The new changes left householders limited to two rubbish bags per fortnight and using different-coloured sacks for cardboard, paper, and plastics as well as caddies for glass and food waste and purple bags for nappies.

But the new approach to waste collection has resulted in the county borough’s annual recycling rate soaring from 58% in 2016-17 to 68.5% for 2017-18.

It has gone from being the second worst local authority in Wales for recycling to being the second best in under a year.

Speaking at the overview and scrutiny committee meeting on Monday September 17, cabinet member for communities Richard Young said there had been “a degree of extreme criticism” at the start of the contract but there was “no doubt” the service had got better.

He said: “The start was unfortunate, we worked through it and it has taken the cooperation of Kier, officers and councillors.”

Kier hit with ‘significant’ financial penalties

Communities director Mark Shephard said Kier had been fined a “significant” amount by the council for failing to meet contractual expectations such as missed collections.

He said: “We’ve been advised by our legal team that we can’t discuss the amount as it is commercially sensitive.

“The financial penalties were mainly applied very early on in the contract, they’ve managed to reduce the problem.”

According to a report which went before councillors the fines are based on a points-based system, for example a missed collection is two points and a late container or sack delivery is five points with points multiplying for each additional day.

In year one of the contract almost 425,000 points were calculated.
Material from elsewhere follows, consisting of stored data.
## src/rtl/core/sfr_pkg.sv

```systemverilog
package sfr_pkg;

  // Default number of message bytes one store bank holds.
  localparam int STORE_DEPTH_DEF = 16;

  // Field widths of the channels.
  localparam int BYTE_W   = 8;
  localparam int STATUS_W = 2;
  localparam int POS_W    = 4;
  localparam int CNT_W    = 5;
  localparam int CFG_IDX_W = 2;
  localparam int M_TDATA_W = 16;

  // Number of frame commands held between the parser and the drain.
  localparam int QUEUE_DEPTH = 2;

  // Result status codes.
  localparam logic [STATUS_W-1:0] ST_MSG      = 2'd0;
  localparam logic [STATUS_W-1:0] ST_CSUM_ERR = 2'd1;
  localparam logic [STATUS_W-1:0] ST_TOO_LONG = 2'd2;

  // Configuration register indexes.
  localparam logic [CFG_IDX_W-1:0] CFG_START  = 2'd0;
  localparam logic [CFG_IDX_W-1:0] CFG_ESCAPE = 2'd1;
  localparam logic [CFG_IDX_W-1:0] CFG_MASK   = 2'd2;

  // Configuration reset values.
  localparam logic [BYTE_W-1:0] START_RST  = 8'd126;
  localparam logic [BYTE_W-1:0] ESCAPE_RST = 8'd125;
  localparam logic [BYTE_W-1:0] MASK_RST   = 8'd32;

  // One finished frame as the drain sees it.
  typedef struct packed {
    logic [STATUS_W-1:0] kind;
    logic                bank;
    logic [CNT_W-1:0]    count;
  } cmd_t;

  // The drain hands a store bank back to the parser.
  typedef struct packed {
    logic valid;
    logic bank;
  } release_t;

endpackage

```

## src/rtl/core/sfr_ram.sv

```systemverilog
module sfr_ram #(
  parameter int WIDTH = 8,
  parameter int DEPTH = 32
) (
  input  logic                     clk,
  input  logic                     wr_en,
  input  logic [$clog2(DEPTH)-1:0] wr_addr,
  input  logic [WIDTH-1:0]         wr_data,
  input  logic                     rd_en,
  input  logic [$clog2(DEPTH)-1:0] rd_addr,
  output logic [WIDTH-1:0]         rd_data
);

  logic [WIDTH-1:0] mem [DEPTH];

  // One write port and one registered read port.
  always_ff @(posedge clk) begin
    if (wr_en) begin
      mem[wr_addr] <= wr_data;
    end
    if (rd_en) begin
      rd_data <= mem[rd_addr];
    end
  end

endmodule

```

## src/rtl/core/sfr_queue.sv

```systemverilog
module sfr_queue
  import sfr_pkg::*;
(
  input  logic clk,
  input  logic rst,
  input  logic push,
  input  cmd_t push_cmd,
  output logic full,
  input  logic pop,
  output logic head_valid,
  output cmd_t head_cmd
);

  localparam int PW = (QUEUE_DEPTH > 1) ? $clog2(QUEUE_DEPTH) : 1;
  localparam int NW = $clog2(QUEUE_DEPTH + 1);

  cmd_t          entry [QUEUE_DEPTH];
  logic [PW-1:0] wr_ptr;
  logic [PW-1:0] rd_ptr;
  logic [NW-1:0] fill;

  assign full       = (fill == NW'(QUEUE_DEPTH));
  assign head_valid = (fill != '0);
  assign head_cmd   = entry[rd_ptr];

  // Entry storage needs no reset.
  always_ff @(posedge clk) begin
    if (push) begin
      entry[wr_ptr] <= push_cmd;
    end
  end

  // Pointers and fill level.
  always_ff @(posedge clk) begin
    if (rst) begin
      wr_ptr <= '0;
      rd_ptr <= '0;
      fill   <= '0;
    end else begin
      if (push) begin
        wr_ptr <= (wr_ptr == PW'(QUEUE_DEPTH - 1)) ? '0 : wr_ptr + 1'b1;
      end
      if (pop) begin
        rd_ptr <= (rd_ptr == PW'(QUEUE_DEPTH - 1)) ? '0 : rd_ptr + 1'b1;
      end
      if (push && !pop) begin
        fill <= fill + 1'b1;
      end else if (pop && !push) begin
        fill <= fill - 1'b1;
      end
    end
  end

  // The fill level never runs past the depth.
  a_fill_bound: assert property (@(posedge clk) disable iff (rst)
    fill <= NW'(QUEUE_DEPTH))
    else $error("queue fill level beyond its depth");

endmodule

```

## src/rtl/core/sfr_front.sv

```systemverilog
module sfr_front
  import sfr_pkg::*;
#(
  parameter int STORE_DEPTH = STORE_DEPTH_DEF
) (
  input  logic                          clk,
  input  logic                          rst,
  input  logic                          cfg_valid,
  input  logic [CFG_IDX_W-1:0]          cfg_index,
  input  logic [BYTE_W-1:0]             cfg_data,
  input  logic                          s_tvalid,
  output logic                          s_tready,
  input  logic [BYTE_W-1:0]             s_tdata,
  output logic                          wr_en,
  output logic [$clog2(2*STORE_DEPTH)-1:0] wr_addr,
  output logic [BYTE_W-1:0]             wr_data,
  output logic                          push,
  output cmd_t                          push_cmd,
  input  logic                          q_full,
  input  release_t                      rel
);

  localparam int USABLE = (STORE_DEPTH < 16) ? STORE_DEPTH : 16;
  localparam int AW     = $clog2(2 * STORE_DEPTH);

  logic [BYTE_W-1:0] start_marker;
  logic [BYTE_W-1:0] escape_marker;
  logic [BYTE_W-1:0] escape_mask;

  logic              after_start;
  logic              after_escape;
  logic signed [8:0] bytes_left;
  logic [BYTE_W-1:0] running_sum;
  logic [CNT_W-1:0]  fill_index;
  logic              too_long;
  logic              bank;
  logic [1:0]        bank_busy;

  logic              accept;
  logic              is_start;
  logic              idle_byte;
  logic              is_escape;
  logic [BYTE_W-1:0] unesc;
  logic [BYTE_W-1:0] sum_new;
  logic              data_byte;
  logic              length_byte;
  logic              msg_byte;
  logic              csum_byte;
  logic              good_frame;

  // A byte is taken while a command slot is free and the open bank is not draining.
  assign s_tready = !q_full && !bank_busy[bank];
  assign accept   = s_tvalid && s_tready;

  // Classify the incoming byte.
  always_comb begin
    is_start    = (s_tdata == start_marker);
    idle_byte   = !is_start && !after_start && bytes_left[8];
    is_escape   = !is_start && !idle_byte && !after_escape && (s_tdata == escape_marker);
    data_byte   = accept && !is_start && !idle_byte && !is_escape;
    unesc       = after_escape ? (s_tdata ^ escape_mask) : s_tdata;
    sum_new     = running_sum + unesc;
    length_byte = data_byte && after_start;
    msg_byte    = data_byte && !after_start && (bytes_left != '0);
    csum_byte   = data_byte && !after_start && (bytes_left == '0);
    good_frame  = !too_long && (sum_new == '0);
  end

  // Store write of a message byte into the open bank.
  always_comb begin
    wr_en   = msg_byte && !too_long && (fill_index < CNT_W'(USABLE));
    wr_addr = bank ? AW'(STORE_DEPTH) + AW'(fill_index) : AW'(fill_index);
    wr_data = unesc;
  end

  // Frame command at the checksum byte; a good empty frame gives none.
  always_comb begin
    push           = csum_byte && !(good_frame && (fill_index == '0));
    push_cmd.bank  = bank;
    push_cmd.count = fill_index;
    if (too_long) begin
      push_cmd.kind = ST_TOO_LONG;
    end else if (sum_new != '0) begin
      push_cmd.kind = ST_CSUM_ERR;
    end else begin
      push_cmd.kind = ST_MSG;
    end
  end

  // Configuration registers.
  always_ff @(posedge clk) begin
    if (rst) begin
      start_marker  <= START_RST;
      escape_marker <= ESCAPE_RST;
      escape_mask   <= MASK_RST;
    end else if (cfg_valid) begin
      case (cfg_index)
        CFG_START:  start_marker  <= cfg_data;
        CFG_ESCAPE: escape_marker <= cfg_data;
        CFG_MASK:   escape_mask   <= cfg_data;
        default:    ;
      endcase
    end
  end

  // Parser state.
  always_ff @(posedge clk) begin
    if (rst) begin
      after_start  <= 1'b0;
      after_escape <= 1'b0;
      bytes_left   <= -9'sd1;
      running_sum  <= '0;
      fill_index   <= '0;
      too_long     <= 1'b0;
    end else if (accept) begin
      if (is_start) begin
        after_start  <= 1'b1;
        after_escape <= 1'b0;
      end else if (is_escape) begin
        after_escape <= 1'b1;
      end else if (length_byte) begin
        after_escape <= 1'b0;
        after_start  <= 1'b0;
        bytes_left   <= $signed({1'b0, unesc});
        running_sum  <= '0;
        fill_index   <= '0;
        too_long     <= (unesc > BYTE_W'(USABLE));
      end else if (data_byte) begin
        after_escape <= 1'b0;
        running_sum  <= sum_new;
        bytes_left   <= bytes_left - 9'sd1;
        if (wr_en) begin
          fill_index <= fill_index + 1'b1;
        end
      end
    end
  end

  // Bank ownership: a good frame hands its bank to the drain until it is sent.
  always_ff @(posedge clk) begin
    if (rst) begin
      bank      <= 1'b0;
      bank_busy <= '0;
    end else begin
      if (rel.valid) begin
        bank_busy[rel.bank] <= 1'b0;
      end
      if (push && (push_cmd.kind == ST_MSG)) begin
        bank_busy[bank] <= 1'b1;
        bank            <= !bank;
      end
    end
  end

  // The parser never writes into a bank the drain still owns.
  a_no_busy_write: assert property (@(posedge clk) disable iff (rst)
    wr_en |-> !bank_busy[bank])
    else $error("store write into a draining bank");

  // Commands are pushed only when the queue has room.
  a_push_room: assert property (@(posedge clk) disable iff (rst)
    push |-> !q_full)
    else $error("command push into a full queue");

endmodule

```

## src/rtl/core/sfr_back.sv

```systemverilog
module sfr_back
  import sfr_pkg::*;
#(
  parameter int STORE_DEPTH = STORE_DEPTH_DEF
) (
  input  logic                             clk,
  input  logic                             rst,
  input  logic                             q_valid,
  input  cmd_t                             q_cmd,
  output logic                             pop,
  output logic                             rd_en,
  output logic [$clog2(2*STORE_DEPTH)-1:0] rd_addr,
  input  logic [BYTE_W-1:0]                rd_data,
  output release_t                         rel,
  output logic                             m_tvalid,
  input  logic                             m_tready,
  output logic [M_TDATA_W-1:0]             m_tdata,
  output logic [STATUS_W-1:0]              m_tuser,
  output logic                             m_tlast
);

  localparam int AW = $clog2(2 * STORE_DEPTH);

  localparam logic [1:0] S_IDLE = 2'd0;
  localparam logic [1:0] S_READ = 2'd1;
  localparam logic [1:0] S_HOLD = 2'd2;

  logic [1:0]          state;
  logic [1:0]          state_next;
  cmd_t                cur;
  logic [CNT_W-1:0]    idx;
  logic [CNT_W-1:0]    rd_idx;
  logic                rd_bank;
  logic [STATUS_W-1:0] out_status;
  logic [BYTE_W-1:0]   out_payload;
  logic [POS_W-1:0]    out_pos;
  logic                out_last;
  logic                beat_done;

  assign m_tvalid  = (state == S_HOLD);
  assign m_tdata   = {{(M_TDATA_W - BYTE_W - POS_W){1'b0}}, out_pos, out_payload};
  assign m_tuser   = out_status;
  assign m_tlast   = out_last;
  assign beat_done = m_tvalid && m_tready;
  assign pop       = (state == S_IDLE) && q_valid;

  // Store read: the first byte on a new data frame, the next one after each beat but the last.
  always_comb begin
    rd_en   = 1'b0;
    rd_idx  = '0;
    rd_bank = q_cmd.bank;
    if (pop && (q_cmd.kind == ST_MSG)) begin
      rd_en = 1'b1;
    end else if (beat_done && !out_last) begin
      rd_en   = 1'b1;
      rd_idx  = idx + 1'b1;
      rd_bank = cur.bank;
    end
    rd_addr = rd_bank ? AW'(STORE_DEPTH) + AW'(rd_idx) : AW'(rd_idx);
  end

  // Hand the bank back once the last byte of a data frame is taken.
  always_comb begin
    rel.valid = beat_done && out_last && (out_status == ST_MSG);
    rel.bank  = cur.bank;
  end

  // Sequencer.
  always_comb begin
    state_next = state;
    case (state)
      S_IDLE: begin
        if (pop) begin
          state_next = (q_cmd.kind == ST_MSG) ? S_READ : S_HOLD;
        end
      end
      S_READ: state_next = S_HOLD;
      S_HOLD: begin
        if (beat_done) begin
          state_next = out_last ? S_IDLE : S_READ;
        end
      end
      default: state_next = S_IDLE;
    endcase
  end

  always_ff @(posedge clk) begin
    if (rst) begin
      state <= S_IDLE;
    end else begin
      state <= state_next;
    end
  end

  // Output register and frame bookkeeping.
  always_ff @(posedge clk) begin
    if (pop) begin
      cur         <= q_cmd;
      idx         <= '0;
      out_status  <= q_cmd.kind;
      out_payload <= '0;
      out_pos     <= '0;
      out_last    <= 1'b1;
    end else if (state == S_READ) begin
      out_payload <= rd_data;
      out_pos     <= POS_W'(idx);
      out_last    <= (idx + 1'b1 == cur.count);
    end else if (beat_done && !out_last) begin
      idx <= idx + 1'b1;
    end
  end

  // An error beat is always the last one, with zero payload and position.
  a_err_last: assert property (@(posedge clk) disable iff (rst)
    (m_tvalid && (m_tuser != ST_MSG)) |-> (m_tlast && (m_tdata == '0)))
    else $error("error beat not closed or not zeroed");

  // A read issued for a frame byte is shown once the store data has passed into the output register.
  a_read_to_hold: assert property (@(posedge clk) disable iff (rst)
    (state == S_READ) |=> m_tvalid)
    else $error("store read not followed by an output beat");

endmodule

```

## src/rtl/core/stuffed_frame_receiver_core.sv

```systemverilog
// Channel  Direction  Beat contents
// s        in         tdata[7:0] raw_byte
// m        out        tdata[7:0] payload, [11:8] position; tuser status; tlast last
// cfg      in         cfg_index register index, cfg_data value; always ready
//
// The parser takes one link byte per cycle. It stalls only while the command
// queue is full or while the store bank it would fill is still being drained.
// Each message beat in the drain takes a store read, then the output register;
// an error beat is loaded into the output register as its command is popped.
// Reset clears all control state and restores the configuration registers; the
// message store is not cleared and needs no clearing pass.
module stuffed_frame_receiver_core
  import sfr_pkg::*;
#(
  parameter int STORE_DEPTH = STORE_DEPTH_DEF
) (
  input  logic                  clk,
  input  logic                  rst,
  input  logic                  cfg_valid,
  output logic                  cfg_ready,
  input  logic [CFG_IDX_W-1:0]  cfg_index,
  input  logic [BYTE_W-1:0]     cfg_data,
  input  logic                  s_tvalid,
  output logic                  s_tready,
  input  logic [BYTE_W-1:0]     s_tdata,   // raw_byte
  output logic                  m_tvalid,
  input  logic                  m_tready,
  output logic [M_TDATA_W-1:0]  m_tdata,   // payload, position, zero fill
  output logic [STATUS_W-1:0]   m_tuser,   // status
  output logic                  m_tlast
);

  localparam int AW = $clog2(2 * STORE_DEPTH);

  logic              wr_en;
  logic [AW-1:0]     wr_addr;
  logic [BYTE_W-1:0] wr_data;
  logic              rd_en;
  logic [AW-1:0]     rd_addr;
  logic [BYTE_W-1:0] rd_data;
  logic              push;
  cmd_t              push_cmd;
  logic              q_full;
  logic              pop;
  logic              q_valid;
  cmd_t              q_cmd;
  release_t          rel;

  assign cfg_ready = 1'b1;

  sfr_front #(
    .STORE_DEPTH(STORE_DEPTH)
  ) u_front (
    .clk      (clk),
    .rst      (rst),
    .cfg_valid(cfg_valid),
    .cfg_index(cfg_index),
    .cfg_data (cfg_data),
    .s_tvalid (s_tvalid),
    .s_tready (s_tready),
    .s_tdata  (s_tdata),
    .wr_en    (wr_en),
    .wr_addr  (wr_addr),
    .wr_data  (wr_data),
    .push     (push),
    .push_cmd (push_cmd),
    .q_full   (q_full),
    .rel      (rel)
  );

  // Two banks, so one frame can fill while the previous one drains.
  sfr_ram #(
    .WIDTH(BYTE_W),
    .DEPTH(2 * STORE_DEPTH)
  ) u_store (
    .clk    (clk),
    .wr_en  (wr_en),
    .wr_addr(wr_addr),
    .wr_data(wr_data),
    .rd_en  (rd_en),
    .rd_addr(rd_addr),
    .rd_data(rd_data)
  );

  sfr_queue u_queue (
    .clk       (clk),
    .rst       (rst),
    .push      (push),
    .push_cmd  (push_cmd),
    .full      (q_full),
    .pop       (pop),
    .head_valid(q_valid),
    .head_cmd  (q_cmd)
  );

  sfr_back #(
    .STORE_DEPTH(STORE_DEPTH)
  ) u_back (
    .clk     (clk),
    .rst     (rst),
    .q_valid (q_valid),
    .q_cmd   (q_cmd),
    .pop     (pop),
    .rd_en   (rd_en),
    .rd_addr (rd_addr),
    .rd_data (rd_data),
    .rel     (rel),
    .m_tvalid(m_tvalid),
    .m_tready(m_tready),
    .m_tdata (m_tdata),
    .m_tuser (m_tuser),
    .m_tlast (m_tlast)
  );

endmodule
```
The number currently is around 9,100 points a month which is decreasing.

Management change

The council’s head of neighbourhood services Zak Shell said the problems were exacerbated in the first year of the new service due to the series of successive interim management arrangements at Kier.

He said: “Since employing the local manager from within the borough it has very much helped speeding up the process of settling the contract.

“Putting Scott Saunders in place and the team which he now has behind him has improved things markedly.”

Kier regional manager Maz Akhtar said over 50% of the management team in the Bridgend depot had changed in recent months.

He said: “The new team has been excellent, they’ve delivered significant improvements and continue to do so on an almost daily basis.”

‘Huge’ improvements

Council leader Huw David said he had been one of the first to criticise Kier but there had since been “huge improvements”.

He thanked residents in the county for “embracing” the service saying its success was down to them.

He added: “The year we were introducing the new service we just missed our recycling target and we could have received a fine from Welsh Government

“I had to explain to the Minster for the Environment we were introducing the service and that was the only reason we did not get fined.

“We also know if we are to protect our environment and save the planet we have all got to do do things differently and recycling is a very important part of that.”